Kita tahu pasti bahwa setiap orang memiliki subjektivitasnya untuk mengharap kebahagiaan. Ya, bahagia adalah kamus dasar yang sudah tertanam sejak lama di alam bawah sadar manusia. Ia adalah kata yang setiap orang mencarinya. Kebahagiaan adalah kondisi di mana manusia akan menggapainya secara alamiah. Entah bagaimana caranya bahagia menjadi hal utama dari sebuah pencarian. Paling panjang dalam waktu pencarian itu kebahagiaan akan bertabrakan dengan norma atau tidak? tergantung manusianya.

Kita tahu ada ungkapan berbunyi "cari yang haram saja susah apalagi yang halal". Kata-kata tersebut mengandung satire namun terus populer hingga saat ini. Sehingga kita tahu hanyak orang terjebak dengan kebahagiaannya sendiri. Padahal kebahagiaan itu adalah kebahagiaan orang lain atau lebih tepatnya hasil konstruk lingkungan, fashion, budaya, style, gaya hidup dan faktor X yang lain.

Jika dipaksa jujur pasti kebahagiaan kita tak jauh berbeda dengan apa yang kita telah tanam mungkin karena motivasi dari orang lain atau karena banyak hal yang ditemui dalam bahasa sederhananya "apa kata orang", "umumnya gitu" dll. Padahal setiap orang punya kebahagiaannya tersendiri bahkan ber-value unik. Ambil contoh ada seseorang yang merasa bahagia ketika ia mampu ngopeni mushola, walau bayaranya kecil setidaknya kebahagiaan itu tercapai. Dengan melihat mushola selalu bersih, lantai terawat dengan baik, anak-anak gemar mengaji, adzan selalu berkumandang dan ibu-ibu giat rutinan (baca: pengajian) semua itu adalah kebahagiaannya. Tanpa pernah memandang remeh yang lain dari contoh tersebut bahagia adalah sikap kepuasan sekaligus menerima secara lapang dada apa yang diberikan Allah. Intinya jika yang dijalani dengan ikhlas dan membuat hati nyaman itu salah satu bentuk kebahagiaan. Seperti dawuh Ustadz Dr. Teguh, M. Ag bahwa apa yang datang kepada kita sambutlah dengan senyuman, walaupun ia terasa pahit.
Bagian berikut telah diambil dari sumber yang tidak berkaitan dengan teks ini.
--- src/rtl/kronos_dbus_wb_pkg.sv ---
// Shared types for the Kronos data-bus bridge: FSM state encoding and watchdog sizing.
package kronos_types;

    typedef enum logic [1:0] {
        DBUS_IDLE = 2'd0,
        DBUS_BUS  = 2'd1,
        DBUS_RESP = 2'd2
    } dbus_state_e;

    // Counter must hold values 0..TIMEOUT; a disabled watchdog still gets one bit.
    function automatic int wdog_width(input int timeout);
        return (timeout < 1) ? 1 : $clog2(timeout + 1);
    endfunction

endpackage

--- src/rtl/kronos_dbus_wdog.sv ---
// Bus watchdog: counts strobe cycles without a slave response and flags expiry.
module kronos_dbus_wdog
    import kronos_types::*;
#(
    parameter int TIMEOUT = 255
) (
    input  logic clk,
    input  logic rst,
    input  logic clr_i,
    input  logic en_i,
    output logic expire_o
);

    localparam int CW = wdog_width(TIMEOUT);

    logic [CW-1:0] cnt_q, cnt_d;

    always_comb begin
        cnt_d = cnt_q;
        if (clr_i) begin
            cnt_d = '0;
        end else if (en_i && (cnt_q != {CW{1'b1}})) begin
            cnt_d = cnt_q + CW'(1);
        end
    end

    always_ff @(posedge clk or posedge rst) begin
        if (rst) begin
            cnt_q <= '0;
        end else begin
            cnt_q <= cnt_d;
        end
    end

    // Expiry lands on the strobe cycle after TIMEOUT silent cycles, so the
    // core sees the error TIMEOUT+1 cycles after the strobe went up.
    if (TIMEOUT == 0) begin : g_off
        assign expire_o = 1'b0;
    end else begin : g_on
        assign expire_o = en_i && (cnt_q == CW'(TIMEOUT));
    end

endmodule

--- src/rtl/kronos_dbus_wb.sv ---
// Execute-stage data port to Wishbone B4 classic single-beat master, with watchdog and error capture.
module kronos_dbus_wb
    import kronos_types::*;
#(
    parameter int          TIMEOUT   = 255,
    parameter logic [31:0] ERR_RDATA = 32'h0
) (
    input  logic        clk,
    input  logic        rst,
    input  logic [31:0] data_addr,
    input  logic [31:0] data_wr_data,
    input  logic [3:0]  data_mask,
    input  logic        data_wr_en,
    input  logic        data_req,
    output logic [31:0] data_rd_data,
    output logic        data_ack,
    output logic [31:0] wb_adr_o,
    output logic [31:0] wb_dat_o,
    output logic [3:0]  wb_sel_o,
    output logic        wb_we_o,
    output logic        wb_cyc_o,
    output logic        wb_stb_o,
    input  logic [31:0] wb_dat_i,
    input  logic        wb_ack_i,
    input  logic        wb_err_i,
    output logic        bus_err,
    output logic [31:0] err_addr
);

    dbus_state_e state_q, state_d;

    logic [31:0] adr_q, adr_d, dat_q, dat_d, rdata_q, rdata_d, eaddr_q, eaddr_d;
    logic [3:0]  sel_q, sel_d;
    logic        we_q, we_d, cyc_q, cyc_d, ack_q, ack_d, berr_q, berr_d;
    logic        wd_clr, wd_en, wd_expire;

    kronos_dbus_wdog #(
        .TIMEOUT (TIMEOUT)
    ) u_wdog (
        .clk      (clk),
        .rst      (rst),
        .clr_i    (wd_clr),
        .en_i     (wd_en),
        .expire_o (wd_expire)
    );

    always_comb begin
        state_d = state_q;
        adr_d   = adr_q;
        dat_d   = dat_q;
        sel_d   = sel_q;
        we_d    = we_q;
        cyc_d   = cyc_q;
        rdata_d = rdata_q;
        eaddr_d = eaddr_q;
        ack_d   = 1'b0;
        berr_d  = 1'b0;
        wd_clr  = 1'b0;
        wd_en   = 1'b0;

        case (state_q)
            DBUS_IDLE: begin
                if (data_req) begin
                    adr_d   = data_addr;
                    dat_d   = data_wr_data;
                    sel_d   = data_mask;
                    we_d    = data_wr_en;
                    cyc_d   = 1'b1;
                    wd_clr  = 1'b1;
                    state_d = DBUS_BUS;
                end
            end
            DBUS_BUS: begin
                wd_en = 1'b1;
                // Slave error outranks a simultaneous ack; timeout is treated as an error.
                if (wb_err_i || (!wb_ack_i && wd_expire)) begin
                    rdata_d = ERR_RDATA;
                    eaddr_d = adr_q;
                    berr_d  = 1'b1;
                    cyc_d   = 1'b0;
                    ack_d   = 1'b1;
                    state_d = DBUS_RESP;
                end else if (wb_ack_i) begin
                    rdata_d = wb_dat_i;
                    cyc_d   = 1'b0;
                    ack_d   = 1'b1;
                    state_d = DBUS_RESP;
                end
            end
            DBUS_RESP: begin
                state_d = DBUS_IDLE;
            end
            default: begin
                state_d = DBUS_IDLE;
            end
        endcase
    end

    always_ff @(posedge clk or posedge rst) begin
        if (rst) begin
            state_q <= DBUS_IDLE;
            adr_q   <= '0;
            dat_q   <= '0;
            sel_q   <= '0;
            we_q    <= 1'b0;
            cyc_q   <= 1'b0;
            rdata_q <= '0;
            eaddr_q <= '0;
            ack_q   <= 1'b0;
            berr_q  <= 1'b0;
        end else begin
            state_q <= state_d;
            adr_q   <= adr_d;
            dat_q   <= dat_d;
            sel_q   <= sel_d;
            we_q    <= we_d;
            cyc_q   <= cyc_d;
            rdata_q <= rdata_d;
            eaddr_q <= eaddr_d;
            ack_q   <= ack_d;
            berr_q  <= berr_d;
        end
    end

    assign wb_adr_o     = adr_q;
    assign wb_dat_o     = dat_q;
    assign wb_sel_o     = sel_q;
    assign wb_we_o      = we_q;
    assign wb_cyc_o     = cyc_q;
    assign wb_stb_o     = cyc_q;
    assign data_rd_data = rdata_q;
    assign data_ack     = ack_q;
    assign bus_err      = berr_q;
    assign err_addr     = eaddr_q;

endmodule

--- config.mk ---
export PLATFORM = sky130hd
export DESIGN_NAME = kronos_dbus_wb
export DESIGN_NICKNAME = d
export VERILOG_FILES = /design/src/rtl/kronos_dbus_wb_pkg.sv /design/src/rtl/kronos_dbus_wdog.sv /design/src/rtl/kronos_dbus_wb.sv
export SDC_FILE = /design/constraint.sdc
export NUM_CORES = 1
export LEC_CHECK = 0
export ABC_AREA = 1
export BUFFER_PORTS_ARGS = -buffer_cell sky130_fd_sc_hd__buf_2
export CAP_MARGIN = 20
export CORE_UTILIZATION = 52
export DETAILED_ROUTE_END_ITERATION = 6
export PLACE_DENSITY = 0.86
export REMOVE_ABC_BUFFERS = 1
export SLEW_MARGIN = 10
export SYNTH_ARGS = -nofsm -noshare
export SYNTH_HDL_FRONTEND = slang
export SYNTH_SLANG_ARGS = --single-unit
--- constraint.sdc ---
create_clock -name clk -period 10.65 [get_ports clk]
set_input_delay 0.5325 -clock clk [delete_from_list [all_inputs] [get_ports clk]]
set_output_delay 0.5325 -clock clk [all_outputs]
set_load 0.02 [all_outputs]
==> flow_metrics.env, run 1 <==
export IMPL_seqCellArea_sq_um=3650
export IMPL_hold_viol=0
export IMPL_syn_area_sq_um=5820
export IMPL_clk_latency_ns=0.52
export IMPL_dp_hpwl_um=9800
export IMPL_report_final_slew_viol_count=0
export IMPL_crit_type="reg -> reg"
export IMPL_grt_overflow=0
export IMPL_ys_warn_count=0
export IMPL_start_util_pct=53.4
export IMPL_antenna_cells=0
export IMPL_antenna_found_initial=0
export IMPL_tightest_slew_ns=0.891
export IMPL_grt_max_degree=79
export IMPL_ant_nets=0
export IMPL_gp_congestion=0.776
export IMPL_synth_cells=663
export IMPL_cts_made_buffers=17
export IMPL_rows=38
export IMPL_avgSynthCellArea_sq_um=8.78
export IMPL_rsz0062_at_grt="no"
export IMPL_grt_pass1_wl_um=23800
export IMPL_die_area_sq_um=11600
export IMPL_clock_sinks=146
export IMPL_synth_seq_cells=146
export IMPL_min_path_type="in -> async"
export IMPL_initialDrtViolationCount=465
export IMPL_grt_usage_pct=26.8
export IMPL_pre_cts_slack_ns=8.54
export IMPL_ys_seq_area_share_pct=62.8
export IMPL_worst_ep_required_time_ns=11.05
export IMPL_syn_to_final_growth_pct=32.5
export IMPL_dr_pass1_iters=5
export IMPL_clock_root_buffer="clkbuf_8"
export IMPL_relSlewSlack_pct=40.6
export IMPL_cp_end_kind="register"
export IMPL_maxCapViolations=0
export IMPL_status="finished clean"
export IMPL_setup_ws_ns=8.59
export IMPL_post_route_drc_count=0
export IMPL_path_max_fanout=33
export IMPL_cts_repair_resized=0
export IMPL_wire_per_inst_um=14.4
export IMPL_clkSlewWorstSetupHoldPaths_ns=0.06
export IMPL_ys_types=21
export IMPL_power_per_cell_area_nw_per_um2=340
export IMPL_power_leakage_uw=0.00463
export IMPL_fin_cells=1050
export IMPL_period_needed_ns=2.06
export IMPL_arrival_ns=2.46
export IMPL_numPortBuffers=242
export IMPL_num_vias=5222
export IMPL_clockBufferDepth=2
export IMPL_reg2reg_depth=8
export IMPL_htree_levels=4
export IMPL_setup_tns_ns=0
export IMPL_period_share_pct=19.3
export IMPL_placedCellCount=1018
export IMPL_holdBufCountCts=0
export IMPL_post_cts_buffers=0
export IMPL_peakVddDrop_v=0.000209
export IMPL_startpoint_type="register"
export IMPL_die_w_um=108
export IMPL_skew_ns=0.0101
export IMPL_max_freq_mhz=486
export IMPL_fill_cells=833
export IMPL_finalWirelength_um=15200
export IMPL_finalSetupViolCount=0
export IMPL_via_per_inst=4.97
export IMPL_die_h_um=108
export IMPL_r2r_setup_slack_ns=8.59
export IMPL_multi_input_area_sq_um=1890
export IMPL_ios=243
export IMPL_core_area_sq_um=10900
export IMPL_drive_gt1_share_pct=32.0
export IMPL_cts_tree="yes"
export IMPL_placedInstanceArea_sq_um=7040
export IMPL_final_area_sq_um=7710
export IMPL_final_nets=1004
export IMPL_grt_pass1_vias=4900
[sequential cells by signal (all words and copies together) (netlist names)]
signal / flops
data_rd_data: 32
err_addr: 32
wb_adr_o: 32
wb_dat_o: 32
u_wdog.cnt_q: 8
wb_sel_o: 4
state_q: 2
bus_err: 1
data_ack: 1
wb_cyc_o: 1
wb_we_o: 1
[worst paths after layout]
path	from	to
max reg2reg	u_wdog.cnt_q[0]	err_addr[12]
min in group clk	data_addr[6]	wb_adr_o[6]
max	u_wdog.cnt_q[0]	err_addr[12]
min reg2reg	data_rd_data[31]	data_rd_data[31]
min	rst	data_rd_data[14]
max in group asynchronous	rst	err_addr[0]
[per-stage QoR]
step / power [uW] / hold WS [ns] / util, %
floorplan: 1560 / 0.468 / -
global placement: 1920 / 0.448 / 64.7
detailed placement: 1950 / 0.454 / 64.7
CTS: 2630 / 0.131 / 70.8
global route: 2780 / 0.176 / 70.8
finish: 2620 / 0.132 / 70.8
[logic make-up after synthesis]
logic type / count (synthesis) / share of synthesized area, %
DFF: 146 / 62.8
xor gates and xnor gates: 1 / 0.151
AOI/OAI and AO/OA: 5 / 0.430
buffers and inverters: 51 / 4.71
adders and majority gates: 1 / 0.215
and+or+nand+nor: 459 / 31.7
[cell usage in the layout (no fill, tap or decap), drive strengths merged]
cell,synthesis,layout
a21oi,2,2
buf,22,246
bufinv,0,6
clkbuf,9,22
clkinv,0,3
clkinvlp,0,1
dfrtp,146,146
ha,1,1
inv,20,20
nand2,405,405
nand3,40,40
nand4,5,5
nor2,9,9
o21ai,3,3
xnor2,1,1
[power by group]
group	internal, uW	switching [uW]
clock	446	223
sequential	799	158
combinational	301	698
[area by class of cell]
| class | count | share of cell area [%] |
|---|---|---|
| inverter | 20 | 1.04 |
| timing repair buffer | 246 | 16.1 |
| sequential | 146 | 47.4 |
| multi-input combinational | 466 | 24.6 |
| tap | 140 | 2.27 |
| clock buffer | 22 | 6.00 |
| clock inverter | 10 | 2.63 |
[critical path, stage by stage, from the launching register on]
cell and delay, ns:
dfrtp_1 0.40, ha_1 0.24, nand2_1 0.12, nor2_4 0.15, nand3_2 0.11, nand2_4 0.33, nand2_4 0.32, nand2_1 0.18
nand2_1 0.08
[Yosys cell counts]
cell type | instances | share of area, %
nand3_4 | 1 | 0.30
nor2_2 | 1 | 0.11
o21ai_0 | 3 | 0.26
nand4_1 | 5 | 0.54
buf_4 | 7 | 0.90
a21oi_1 | 2 | 0.17
nand2_1 | 401 | 26
nor2_1 | 6 | 0.39
dfrtp_1 | 146 | 63
buf_2 | 9 | 0.77
nand2_2 | 2 | 0.21
ha_1 | 1 | 0.21
inv_1 | 17 | 1.1
xnor2_1 | 1 | 0.15
clkbuf_1 | 9 | 0.58
nor2_4 | 2 | 0.39
nand2_4 | 2 | 0.39
nand3_2 | 2 | 0.34
nand3_1 | 37 | 3.2
inv_2 | 3 | 0.19
buf_6 | 6 | 1.2
[routing by layer]
metal	track usage [%]	vias to the layer above	share of wire (%)
li1	-	2496	-
met4	12.5	0	2.8
met3	7.57	36	8.2
met2	43.5	254	48
met1	33.2	2436	41
met5	0	-	0
Power figures use the tool's default switching activity.
==> inputs of run 2 (changes only) <==
--- a/config.mk
+++ b/config.mk
@@ -5,12 +5,12 @@
 export SDC_FILE = /design/constraint.sdc
 export NUM_CORES = 1
 export LEC_CHECK = 0
-export ABC_AREA = 1
+export ABC_AREA = 0
 export BUFFER_PORTS_ARGS = -buffer_cell sky130_fd_sc_hd__buf_2
 export CAP_MARGIN = 20
-export CORE_UTILIZATION = 52
+export CORE_UTILIZATION = 43
 export DETAILED_ROUTE_END_ITERATION = 6
-export PLACE_DENSITY = 0.86
+export PLACE_DENSITY = 0.76
 export REMOVE_ABC_BUFFERS = 1
 export SLEW_MARGIN = 10
 export SYNTH_ARGS = -nofsm -noshare
==> constraint.sdc (replaced) <==
create_clock -name clk -period 1.8 [get_ports clk]
set_input_delay 0.09 -clock clk [delete_from_list [all_inputs] [get_ports clk]]
set_output_delay 0.09 -clock clk [all_outputs]
set_load 0.02 [all_outputs]
==> run 2 against run 1 <==
Effect of this change:
- synthesized area shrank 2.9%
- synthesized cell count shrank 26%
- count of clock-buffer cells in the layout shrank 2
- design area grew 15%
- critical path depth shrank 1
- register-to-register slack lost 8.5 ns
- highest routed layer unchanged
==> flow_metrics.env, run 2 <==
export IMPL_status="finished clean"
export IMPL_peakVddDrop_v=0.000724
export IMPL_hold_viol=0
export IMPL_grt_pass1_wl_um=24400
export IMPL_via_per_inst=4.92
export IMPL_multi_input_area_sq_um=1850
export IMPL_ys_types=31
export IMPL_dr_pass1_iters=4
export IMPL_layout_commonest_cell="buf_2"
export IMPL_antenna_cells=0
export IMPL_dp_hpwl_um=9690
export IMPL_synth_area_leader_cell="dfrtp_1"
export IMPL_ys_warn_count=0
export IMPL_period_share_pct=95.9
export IMPL_numPortBuffers=242
export IMPL_wire_per_inst_um=15.8
export IMPL_avgSynthCellArea_sq_um=11.5
export IMPL_num_vias=5090
export IMPL_p_total_uw=13600
export IMPL_max_freq_mhz=579
export IMPL_async_flop_share_pct=100
export IMPL_antenna_found_initial=0
export IMPL_min_path_type="in -> async"
export IMPL_startpoint_type="register"
export IMPL_clockBufferDepth=2
export IMPL_final_nets=957
export IMPL_fin_util_pct=69.6
export IMPL_power_per_cell_area_nw_per_um2=1530
export IMPL_layout_common_cells="buf_2 (242), nand2_1 (210), dfrtp_1 (146), dlygate4sd3_1 (105), a22o_1 (32)"
export IMPL_skew_ns=0.00751
export IMPL_clk_latency_ns=0.41
export IMPL_die_w_um=117
export IMPL_grt_usage_pct=23.7
export IMPL_die_area_sq_um=13600
export IMPL_clock_sinks=146
export IMPL_rr_startpoint="u_wdog.cnt_q[0]"
export IMPL_setup_tns_ns=0
export IMPL_drive_gt1_share_pct=38.9
export IMPL_post_route_drc_count=0
export IMPL_ys_seq_area_share_pct=64.7
export IMPL_arrival_ns=2.02
export IMPL_seqCellArea_sq_um=3650
export IMPL_r2r_setup_slack_ns=0.07
export IMPL_fill_cells=928
export IMPL_die_h_um=117
export IMPL_syn_area_sq_um=5650
export IMPL_start_util_pct=44.4
export IMPL_initialDrtViolationCount=407
export IMPL_tightest_slew_ns=0.446
export IMPL_yosys_top_cells_count="nand2_1 (211), dfrtp_1 (146), a22o_1 (32), mux2_4 (29), clkbuf_1 (12)"
export IMPL_cp_end_kind="register"
export IMPL_synth_seq_cells=146
export IMPL_ios=243
export IMPL_syn_to_final_growth_pct=56.8
export IMPL_report_final_slew_viol_count=0
export IMPL_worst_ep_required_time_ns=2.09
export IMPL_cts_tree="yes"
export IMPL_power_leakage_uw=0.00487
export IMPL_grt_max_degree=49
export IMPL_grt_overflow=0
export IMPL_gp_congestion=0.774
export IMPL_finalWirelength_um=16300
export IMPL_period_needed_ns=1.73
export IMPL_ant_nets=0
export IMPL_rsz0062_at_grt="no"
export IMPL_clock_root_buffer="clkbuf_16"
export IMPL_maxCapViolations=0
export IMPL_finalSetupViolCount=0
export IMPL_synth_top_cell_area_share_pct=64.7
export IMPL_rows=41
export IMPL_synthFlopType="dfrtp_1"
export IMPL_synth_edf_count=0
export IMPL_yosysMostFrequentCell="nand2_1"
export IMPL_crit_type="reg -> reg"
export IMPL_core_area_sq_um=12700
export IMPL_htree_levels=4
export IMPL_reg2reg_depth=7
export IMPL_cts_made_buffers=17
export IMPL_synth_cells=492
export IMPL_grt_pass1_vias=5081
export IMPL_path_max_fanout=13
export IMPL_synthTopCellsByArea="dfrtp_1 (65%), nand2_1 (14%), mux2_4 (7.7%)"
export IMPL_relSlewSlack_pct=70.2
export IMPL_clkSlewWorstSetupHoldPaths_ns=0.06
export IMPL_timing_rr_end="err_addr[3]"
==> run 2: cell families after synthesis <==
group / after synthesis / share of synthesized area [%]
and+or+nand+nor: 231 / 16.3
DFF: 146 / 64.7
AOI/OAI and AO/OA: 43 / 6.67
muxes: 34 / 8.66
buffers and inverters: 33 / 2.90
xor gates and xnor gates: 4 / 0.620
adders and majority gates: 1 / 0.221
==> run 2: timing repair <==
action,4_1_cts,5_1_grt
buffers inserted,0,2
gates resized for setup,0,3
hold endpoints to repair,145,0
hold buffers,105,0
setup endpoints to repair,0,14
==> run 2: worst max-delay path, cell delays in order (launching register included) <==
cell and delay (ns):
dfrtp_1 0.38, ha_2 0.23, nand3_2 0.10, nor3_2 0.19, o21ai_4 0.09, buf_12 0.13, clkbuf_16 0.18, mux2_4 0.31
==> run 2: stage by stage <==
stage,worst slack [ns],instance area (sq um),std cells,hold slack (ns)
after global placement,0.105,7130,894,0.138
after floorplan,-2.21,5510,464,0.188
after CTS,0.0731,8770,1031,0.243
after detailed placement,0.0774,7130,894,0.146
after global routing,0.000534,8860,1035,0.281
final,0.0742,8860,1035,0.249
==> run 2: per-layer routing <==
| metal | GRT usage, % | vias up | part of all wire, % |
|---|---|---|---|
| met1 | 27.5 | 2454 | 39 |
| met4 | 11.9 | 0 | 2.9 |
| met3 | 6.33 | 48 | 7.2 |
| met2 | 40.7 | 265 | 50 |
| met5 | 0 | - | 0 |
| li1 | - | 2323 | - |
==> run 2: layout make-up <==
| type | count | share of cell area (%) |
|---|---|---|
| clock buffers | 20 | 5.15 |
| clock inverters | 12 | 1.51 |
| inverters | 5 | 0.268 |
| multi-input cells | 313 | 20.9 |
| flip-flops and latches | 146 | 41.2 |
| well taps | 172 | 2.43 |
| repair buffers | 367 | 28.5 |
==> run 2: worst max path at each step <==
stage	startpoint	end	slack (ns)	cells past startpoint
floorplan	rst	bus_err	-2.21	1
global placement	u_wdog.cnt_q[0]	err_addr[15]	0.10	6
detailed placement	u_wdog.cnt_q[0]	err_addr[15]	0.08	6
CTS	u_wdog.cnt_q[0]	err_addr[16]	0.07	6
global route	u_wdog.cnt_q[3]	err_addr[3]	0.0005	6
finish	u_wdog.cnt_q[0]	err_addr[3]	0.07	7
==> run 2: power by group <==
| group | total [uW] | switching (uW) | internal (uW) |
|---|---|---|---|
| combinational | 4930 | 2910 | 2020 |
| clock | 3460 | 1350 | 2110 |
| sequential | 5170 | 752 | 4420 |
==> inputs of run 3 (changes only) <==
--- a/config.mk
+++ b/config.mk
@@ -5,7 +5,7 @@
 export SDC_FILE = /design/constraint.sdc
 export NUM_CORES = 1
 export LEC_CHECK = 0
-export ABC_AREA = 0
+export ABC_AREA = 1
 export BUFFER_PORTS_ARGS = -buffer_cell sky130_fd_sc_hd__buf_2
 export CAP_MARGIN = 20
 export CORE_UTILIZATION = 43
==> run 3 against run 2 <==
Effect of this change:
- sequential power up 9.7%
- flip-flop and latch count unchanged
- design area down 0.14%
- final cell count up 16%
- core utilization down 2.8 points
- critical endpoint is now err_addr[24]
- largest cell class unchanged
==> flow_metrics.env, run 3 (same netlist as run 1, synthesis figures left out) <==
export IMPL_status="finished clean"
export IMPL_die_area_sq_um=14000
export IMPL_cp_end_kind="register"
export IMPL_layout_common_cells="nand2_1 (400), buf_2 (242), dfrtp_1 (146), dlygate4sd3_1 (103), nand3_1 (37)"
export IMPL_cts_tree="yes"
export IMPL_grt_overflow=0
export IMPL_crit_buf_inv=0
export IMPL_p_total_uw=15400
export IMPL_hold_viol=0
export IMPL_wire_per_inst_um=13.7
export IMPL_power_per_cell_area_nw_per_um2=1740
export IMPL_drive_gt1_share_pct=29.5
export IMPL_crit_type="reg -> reg"
export IMPL_start_util_pct=43.9
export IMPL_dr_pass1_iters=5
export IMPL_initialDrtViolationCount=379
export IMPL_num_vias=5595
export IMPL_htree_levels=4
export IMPL_max_freq_mhz=605
export IMPL_ant_nets=0
export IMPL_dp_hpwl_um=9780
export IMPL_whs_ns=0.0342
export IMPL_core_area_sq_um=13200
export IMPL_antenna_cells=0
export IMPL_peakVddDrop_v=0.000860
export IMPL_rows=42
export IMPL_path_max_fanout=33
export IMPL_cp_slowest_cell="dfrtp_1"
export IMPL_pre_cts_slack_ns=0.197
export IMPL_tightest_slew_ns=0.502
export IMPL_clock_root_buffer="clkbuf_16"
export IMPL_post_route_drc_count=0
export IMPL_min_path_type="in -> reg"
export IMPL_numPortBuffers=242
export IMPL_antenna_found_initial=0
export IMPL_die_w_um=118
export IMPL_cp_cell_sequence="ha_1 > nand2_1 > nor2_4 > nand3_2 > nand2_4 > nand2_4 > nand2_1 > nand2_1"
export IMPL_cts_made_buffers=17
export IMPL_finalSetupViolCount=0
export IMPL_maxCapViolations=0
export IMPL_skew_ns=0.00926
export IMPL_syn_to_final_growth_pct=52.0
export IMPL_clockBufferDepth=2
export IMPL_finalWirelength_um=16400
export IMPL_setup_ws_ns=0.148
export IMPL_placedCellCount=1061
export IMPL_period_share_pct=91.8
export IMPL_critPathTopFamily="simple AND/OR/NAND/NOR gates"
export IMPL_period_needed_ns=1.65
export IMPL_grt_pass1_wl_um=27100
export IMPL_fin_util_pct=66.8
export IMPL_report_final_slew_viol_count=0
export IMPL_power_leakage_uw=0.00507
export IMPL_via_per_inst=4.68
export IMPL_clk_latency_ns=0.42
export IMPL_crit_top_cell="nand2_1"
export IMPL_grt_max_degree=58
export IMPL_startpoint_type="register"
export IMPL_ios=243
export IMPL_clkSlewWorstSetupHoldPaths_ns=0.06
export IMPL_gp_congestion=0.839
export IMPL_grt_usage_pct=24.9
export IMPL_relSlewSlack_pct=66.6
export IMPL_post_cts_buffers=0
export IMPL_grt_pass1_vias=5641
export IMPL_fill_cells=1022
export IMPL_worst_ep_required_time_ns=2.10
export IMPL_arrival_ns=1.96
export IMPL_clock_sinks=146
export IMPL_die_h_um=118
export IMPL_layout_commonest_cell="nand2_1"
export IMPL_fin_cells=1196
export IMPL_final_nets=1114
export IMPL_cpPeakStageDelay_ns=0.39
-- run 3: final cells by class --
| type | instances | area [sq um] | area share [%] |
|---|---|---|---|
| inverter | 20 | 80.1 | 0.905 |
| clock buffer | 17 | 425 | 4.81 |
| multi-input combinational | 466 | 1900 | 21.5 |
| clock inverter | 15 | 170 | 1.92 |
| timing repair buffer | 356 | 2400 | 27.1 |
| tap | 176 | 220 | 2.49 |
| sequential | 146 | 3650 | 41.3 |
Mayoritas orang memaknai bahagia adalah tentang kepuasan yang terpenuhi. Padahal secara hakikat tidak semua kepuasan yang dibalut keinginan itu adalah kebahagiaan. Buktinya masih banyak orang kecewa dan hidup tidak tentram, padahal jabatan, harta benda sudah digenggaman. Bahkan banyak artis meregang nyawa dengan jalan bunuh diri, padahal sedang dalam tingkat popularitas tinggi. Maka tak salah pepetah Pramuka berkata "lebih baik hidup di rumah berbilik bambu dengan keringan-gembiraan dari pada di istana tapi penuh kemuram-durjaan". Dari sanalah kita tahu bahwa bahagia adalah bentuk penerimaan secara total tanpa pernah protes dan inilah yang merupakan ekstraksi dari ibadah.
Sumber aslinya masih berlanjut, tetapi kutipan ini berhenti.